2. Materials and Methods

2.1. Materials

Diglycidyl ether of bisphenol-A epoxy (EP, E-51, epoxy equivalent: 184~194 g·eq⁻¹, viscosity: 11,000~14,000 m·Pa·s) was supplied by Xingchen Synthetic Material Co., Ltd., (Nantong, China). Diethylenetriamine (DETA), used as a cured agent, was purchased from Aladdin Industrial Corporation (Shanghai, China). Piperazine pyrophosphate (PPAP) and g-C₃N₄ were made in the laboratory according to our previous work [18]; the chemical structure of PPAP is illustrated in Scheme 1.

2.2. Preparation of Carbon Nitride Nanosheets

The carbon nitride nanosheets were synthesized with g-C₃N₄ as the raw material by direct thermal exfoliation at 550 °C for 4 h under an air atmosphere (a weak oxidizing atmosphere); the resultant products were denoted as CNNS. The obtained sample was pale yellow.

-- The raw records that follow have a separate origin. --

===== flow/config.mk =====
export PLATFORM = sky130hd
export DESIGN_NAME = reg_read_arbitration
export DESIGN_NICKNAME = reg_read_arbitration
export VERILOG_FILES = /design/flow/design.v
export SDC_FILE = /design/flow/constraint.sdc
export NUM_CORES = 4
export LEC_CHECK = 1
export CORE_AREA = 10 10 301 301
export DIE_AREA = 0 0 311 311

===== flow/constraint.sdc =====
current_design reg_read_arbitration

set clk_period 13.3
set clk_io_pct 0.2

create_clock -name clk0 -period $clk_period

set non_clock_inputs [all_inputs -no_clocks]
set_input_delay [expr $clk_period * $clk_io_pct] -clock clk0 $non_clock_inputs
set_output_delay [expr $clk_period * $clk_io_pct] -clock clk0 [all_outputs]

===== flow/design.v =====
module reg_read_arbitration (
	input wire [3:0] get_opnd1,
	input wire is_opnd1,  
	input wire [3:0] get_opnd2,
	input wire is_opnd2,  
	input wire [31:0] r00_Q,
	input wire [31:0] r01_Q,
	input wire [31:0] r02_Q,
	input wire [31:0] r03_Q,
	input wire [31:0] r04_Q,
	input wire [31:0] r05_Q,
	input wire [31:0] r06_Q,
	input wire [31:0] r07_Q,
	input wire [31:0] r08_Q,
	input wire [31:0] r09_Q,
	input wire [31:0] r10_Q,
	input wire [31:0] r11_Q,
	input wire [31:0] r12_Q,
	input wire [31:0] r13_Q,
	input wire [31:0] r14_Q,
	input wire [31:0] r15_Q,
 	input wire [15:0] hold_Q,
 	output wire [31:0] value_opnd1,
 	output wire [31:0] value_opnd2, 
	output wire [1:0] flags
 );
	wire opnd1_held = (get_opnd1 == 4'h0) ? hold_Q[0] : (
		(get_opnd1 == 4'h1) ? hold_Q[01] :
		(get_opnd1 == 4'h2) ? hold_Q[02] :
		(get_opnd1 == 4'h3) ? hold_Q[03] :
		(get_opnd1 == 4'h4) ? hold_Q[04] :
		(get_opnd1 == 4'h5) ? hold_Q[05] :
		(get_opnd1 == 4'h6) ? hold_Q[06] :
		(get_opnd1 == 4'h7) ? hold_Q[07] :
		(get_opnd1 == 4'h8) ? hold_Q[08] :
		(get_opnd1 == 4'h9) ? hold_Q[09] :
		(get_opnd1 == 4'hA) ? hold_Q[10] :
		(get_opnd1 == 4'hB) ? hold_Q[11] :
		(get_opnd1 == 4'hC) ? hold_Q[12] :
		(get_opnd1 == 4'hD) ? hold_Q[13] :
		(get_opnd1 == 4'hE) ? hold_Q[14] : hold_Q[15] );
	wire opnd2_held = (get_opnd2 == 4'h0) ? hold_Q[0] : (
		(get_opnd2 == 4'h1) ? hold_Q[01] :
		(get_opnd2 == 4'h2) ? hold_Q[02] :
		(get_opnd2 == 4'h3) ? hold_Q[03] :
		(get_opnd2 == 4'h4) ? hold_Q[04] :
		(get_opnd2 == 4'h5) ? hold_Q[05] :
		(get_opnd2 == 4'h6) ? hold_Q[06] :
		(get_opnd2 == 4'h7) ? hold_Q[07] :
		(get_opnd2 == 4'h8) ? hold_Q[08] :
		(get_opnd2 == 4'h9) ? hold_Q[09] :
		(get_opnd2 == 4'hA) ? hold_Q[10] :
		(get_opnd2 == 4'hB) ? hold_Q[11] :
		(get_opnd2 == 4'hC) ? hold_Q[12] :
		(get_opnd2 == 4'hD) ? hold_Q[13] :
		(get_opnd2 == 4'hE) ? hold_Q[14] : hold_Q[15] );
	assign flags = {opnd1_held&is_opnd1, opnd2_held&is_opnd2 };
	assign value_opnd1 = (is_opnd1 == 1'b0) ? 32'bZ : (
		(get_opnd1 == 4'h0) ? r00_Q :
		(get_opnd1 == 4'h1) ? r01_Q :			
		(get_opnd1 == 4'h2) ? r02_Q :
		(get_opnd1 == 4'h3) ? r03_Q :
		(get_opnd1 == 4'h4) ? r04_Q :
		(get_opnd1 == 4'h5) ? r05_Q :
		(get_opnd1 == 4'h6) ? r06_Q :
		(get_opnd1 == 4'h7) ? r07_Q :
		(get_opnd1 == 4'h8) ? r08_Q :
		(get_opnd1 == 4'h9) ? r09_Q :
		(get_opnd1 == 4'hA) ? r10_Q :
		(get_opnd1 == 4'hB) ? r11_Q :
		(get_opnd1 == 4'hC) ? r12_Q :
		(get_opnd1 == 4'hD) ? r13_Q :
		(get_opnd1 == 4'hE) ? r14_Q : r15_Q );
	assign value_opnd2 = (is_opnd2 == 1'b0) ? 32'bZ : (
		(get_opnd2 == 4'h0) ? r00_Q :			
		(get_opnd2 == 4'h1) ? r01_Q :
		(get_opnd2 == 4'h2) ? r02_Q :
		(get_opnd2 == 4'h3) ? r03_Q :
		(get_opnd2 == 4'h4) ? r04_Q :
		(get_opnd2 == 4'h5) ? r05_Q :
		(get_opnd2 == 4'h6) ? r06_Q :
		(get_opnd2 == 4'h7) ? r07_Q :
		(get_opnd2 == 4'h8) ? r08_Q :
		(get_opnd2 == 4'h9) ? r09_Q :
		(get_opnd2 == 4'hA) ? r10_Q :
		(get_opnd2 == 4'hB) ? r11_Q :
		(get_opnd2 == 4'hC) ? r12_Q :
		(get_opnd2 == 4'hD) ? r13_Q :
		(get_opnd2 == 4'hE) ? r14_Q : r15_Q );
endmodule

===== flow/run.sh =====
#!/bin/bash
# OpenROAD 26Q1-2900-gdf79404cd8, Yosys 0.63+post, stock flow scripts
make -C /OpenROAD-flow-scripts/flow DESIGN_CONFIG=/design/flow/config.mk WORK_HOME=/design/flow/orfs finish

==> flow_summary.yaml <==
# yosys + openroad results
sta:
  grt_setup_unrepaired: "false"
  max-slew-margin-rel_pct: 34.0
  worstMarginPinSlew_ns: 0.986
  final_max_slew_viol_count: 0
  final-hold-violation-count: 0
  timing.fmax_mhz: 110
  finalSetupTns_ns: 0
  worst_hold_slack_ns: 6.29
  setup_violations: 0
  period_minus_slack_ns: 9.08
  period_used_pct: 68.3
power:
  finalPower_w: 0.000821
  worst_ir_drop_vdd_uv: 16.3
  p_leak_nw: 6.80
  power-per-cell-area_nw_per_um2: 41.4
drt:
  wl_per_cell_um: 36.3
  detailed_routing_iteration_count_for_the_pre_antenna_repair_pass: 8
  vias: 21000
  initialDrtViolationCount: 3017
  drtAntennaViolNets: 0
  routed_wl_um: 133000
  avgViaCountPerCell: 5.72
  drc: 0
yosys:
  yosys_area_um2: 12900
  area_leader_share_pct: 11.0
  ys.warnings.count: 2
  synth_sequential_area_ratio_pct: 0
  main_area_contributors: "sky130_fd_sc_hd__a21oi_1, sky130_fd_sc_hd__o21ai_0, sky130_fd_sc_hd__mux2_2, sky130_fd_sc_hd__o22ai_1, sky130_fd_sc_hd__mux2i_1"
  largest_area_cell: "sky130_fd_sc_hd__a21oi_1"
  syn_area_per_cell_um2: 6.29
  synth.cell_area_um2: 12900
  syn_inst: 2046
  ys_cells: 2046
  ys_types: 76
worst_hold_path:
  worst_hold_path.endpoint: "value_opnd1[22]"
  timing.hold.worst.class: "in2out"
  startpoint_of_the_worst_hold_path: "get_opnd1[1]"
  min_path_cells: 4
layout:
  share_of_the_core_filled_with_cells_pct: 23.6
  sequential_cell_total: 0
  register_area_um2: 0
  area_delta_synth_final_pct: 53.9
  filler_cell_count: 9525
  drive_gt1_share_pct: 10.6
  clkbuf_count: 0
global_routing:
  grt_use_total_pct: 26.1
  grt_start_max_net_pins: 98
  first_global_vias: 19800
  grt-ovfl-total: 0
  grt_first_pass_wirelength_um: 176000
  antenna_found_initial: 79
floorplanning:
  design.core.area_um2: 83800
  die.size.x_um: 311
  initial_utilization_pct: 15.4
  die_area_um2: 96700
  pin_count: 604
  rows: 106
  floorplan.die.height_um: 311
clock_tree:
  cts_hold_buffers: 0
  post_cts_resized: 0
  post-cts-setup-buffer-count: 0
place:
  hpwl_um: 104000
  io_buffers: 604
  place.gp.congestion: 0.982
run:
  max_cap_violations: 0
  log.warning_count: 33
setup_path:
  timing.critical_path.from: "get_opnd1[0]"
  worstSetupPathType: "in2out"
  critical_path_required_ns: 10.64
  worstSetupEndpointType: "output pin"
  arrival_ns: 6.42
  cp-start-kind: "input port"
  critical_path.max_fanout: 80
outcome:
  run_status: "completed"
## critical path: stages
cell and delay, ns:
sky130_fd_sc_hd__buf_8 0.47, sky130_fd_sc_hd__buf_4 0.72, sky130_fd_sc_hd__o21a_1 0.55, sky130_fd_sc_hd__buf_4 0.28
sky130_fd_sc_hd__nor2_1 0.05, sky130_fd_sc_hd__a211oi_1 0.28, sky130_fd_sc_hd__a31oi_1 0.15, sky130_fd_sc_hd__nor3_1 0.55
sky130_fd_sc_hd__clkdlybuf4s50_1 0.60
## cell type report
class / count / area [um^2] / area share (%)
multi-input combinational: 1786 / 11500 / 58.3
timing repair buffer: 684 / 6660 / 33.6
tap: 1134 / 1420 / 7.16
inverter: 28 / 106 / 0.537
antenna: 32 / 80.1 / 0.404
## worst max path at each step
| stage | cells past startpoint | endpoint |
|---|---|---|
| CTS | 9 | value_opnd1[0] |
| global route | 9 | value_opnd1[0] |
| finish | 9 | value_opnd1[0] |
## metrics by stage
step | std cells | worst slack [ns] | area [um^2]
after global routing | 3647 | 4.04 | 19800
final | 3664 | 4.22 | 19800
after detailed placement | 3632 | 4.26 | 19700
after CTS | 3632 | 4.24 | 19700
after floorplan | 2046 | 6.72 | 12900
after global placement | 3632 | 4.24 | 19700
## placed cells by master, fill, tap and decap left out, types with 18 or more instances in the layout
master / count
sky130_fd_sc_hd__a22o_1: 22
sky130_fd_sc_hd__clkdlybuf4s50_1: 596
sky130_fd_sc_hd__nand3_1: 20
sky130_fd_sc_hd__o221ai_1: 20
sky130_fd_sc_hd__and2_1: 18
sky130_fd_sc_hd__o22ai_1: 145
sky130_fd_sc_hd__buf_4: 84
sky130_fd_sc_hd__mux2i_1: 86
sky130_fd_sc_hd__a221oi_1: 23
sky130_fd_sc_hd__a22oi_1: 63
sky130_fd_sc_hd__nor2_1: 176
sky130_fd_sc_hd__nand2_1: 187
sky130_fd_sc_hd__mux2_2: 97
sky130_fd_sc_hd__o21ai_0: 226
sky130_fd_sc_hd__a211oi_1: 23
sky130_fd_sc_hd__diode_2: 32
sky130_fd_sc_hd__nor2b_1: 21
sky130_fd_sc_hd__inv_1: 24
sky130_fd_sc_hd__nor3_1: 21
sky130_fd_sc_hd__a21oi_1: 282
sky130_fd_sc_hd__nand2b_1: 43
sky130_fd_sc_hd__a31oi_1: 41
sky130_fd_sc_hd__o211ai_1: 20
sky130_fd_sc_hd__a21o_1: 19
## cells by family after synthesis
group / after synthesis / share of synthesized area, %
AND-OR/OR-AND: 1030 / 50.6
AND/OR/NAND/NOR: 553 / 20.2
multiplexers: 203 / 18.5
buffers and inverters: 260 / 10.8
## routing by layer
metal  share of wire [%]  routed length (um)  up-vias  global-route usage, %
met5                0.49                 646        -                      0
met4                 4.3                5730       92                   9.37
met3                  14               18800      403                   11.7
met2                  44               57900     1838                   40.0
met1                  38               50100     9799                   32.1
li1                    -                   -     8818                      -
## power breakdown
| group | switching [W] | total [W] | leakage (nW) | internal [W] |
|---|---|---|---|---|
| combinational | 0.000446 | 0.000821 | 6.80 | 0.000375 |
| sequential | 0 | 0 | 0 | 0 |
| clock | 0 | 0.000000000244 | 0.000204 | 0.000000000244 |
## synthesized netlist by cell type, types with 13 or more instances
master                       n
sky130_fd_sc_hd__a211oi_1   23
sky130_fd_sc_hd__a21bo_2    17
sky130_fd_sc_hd__a21o_1     19
sky130_fd_sc_hd__a21oi_1   282
sky130_fd_sc_hd__a221o_1    13
sky130_fd_sc_hd__a221oi_1   23
sky130_fd_sc_hd__a22o_1     22
sky130_fd_sc_hd__a22oi_1    63
sky130_fd_sc_hd__a31oi_1    41
sky130_fd_sc_hd__and2_1     18
sky130_fd_sc_hd__buf_2     116
sky130_fd_sc_hd__buf_4      36
sky130_fd_sc_hd__buf_6      18
sky130_fd_sc_hd__clkbuf_1   57
sky130_fd_sc_hd__inv_1      26
sky130_fd_sc_hd__mux2_2     97
sky130_fd_sc_hd__mux2i_1    86
sky130_fd_sc_hd__mux4_2     17
sky130_fd_sc_hd__nand2_1   187
sky130_fd_sc_hd__nand2b_1   45
sky130_fd_sc_hd__nand3_1    20
sky130_fd_sc_hd__nor2_1    179
sky130_fd_sc_hd__nor2b_1    30
sky130_fd_sc_hd__nor3_1     21
sky130_fd_sc_hd__o211ai_1   20
sky130_fd_sc_hd__o21ai_0   226
sky130_fd_sc_hd__o221ai_1   20
sky130_fd_sc_hd__o22ai_1   145
sky130_fd_sc_hd__o32ai_1    14
Power figures rest on the tool's default switching activity, not on a simulated workload.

2.3. Preparation of CNNS/Epoxy Composites, PPAP/Epoxy Composites, and CNNS/PPAP/Epoxy Composites

A variety of CNNS/epoxy composites were created using casting and molding methods. Initially, epoxy resin and CNNS were mechanically stirred in a beaker at 25 °C for 20 min. After that, DETA, which served as a curing agent, was vigorously stirred into the epoxy resin and CNNS combination. Additionally, a weight ratio of around 100/8 was maintained between the epoxy resin and curing. The EP resin, CNNS, and DETA mixture was then well mixed at 25 °C for 10 min. The CNNS/EP mixture was finally poured into the mold and subjected to a programmed curing at 50 °C for 1 h and 80 °C for 2 h. Similarly, EP composites with other filler ratios were prepared using the same procedure, denoted by EP (without filler), PPAP/EP, and CNNS/PPAP/EP (CNNS and PPAP were thoroughly ground and mixed before casting).

2.4. Characterization

The samples were tested using a Fourier infrared spectrometer model PerkinElmer 400 (Waltham, MA, USA). The test samples were solids, and the infrared potassium bromide compression method was used by taking approximately 10 mg of the sample and mixing it with potassium bromide solid, grinding it thoroughly, placing it into a sample-forming mold, and obtaining the test samples at a pressure of 20 MPa for 1 min, setting a test wavelength range of 4000–400 cm⁻¹ and repeating the scanning three times.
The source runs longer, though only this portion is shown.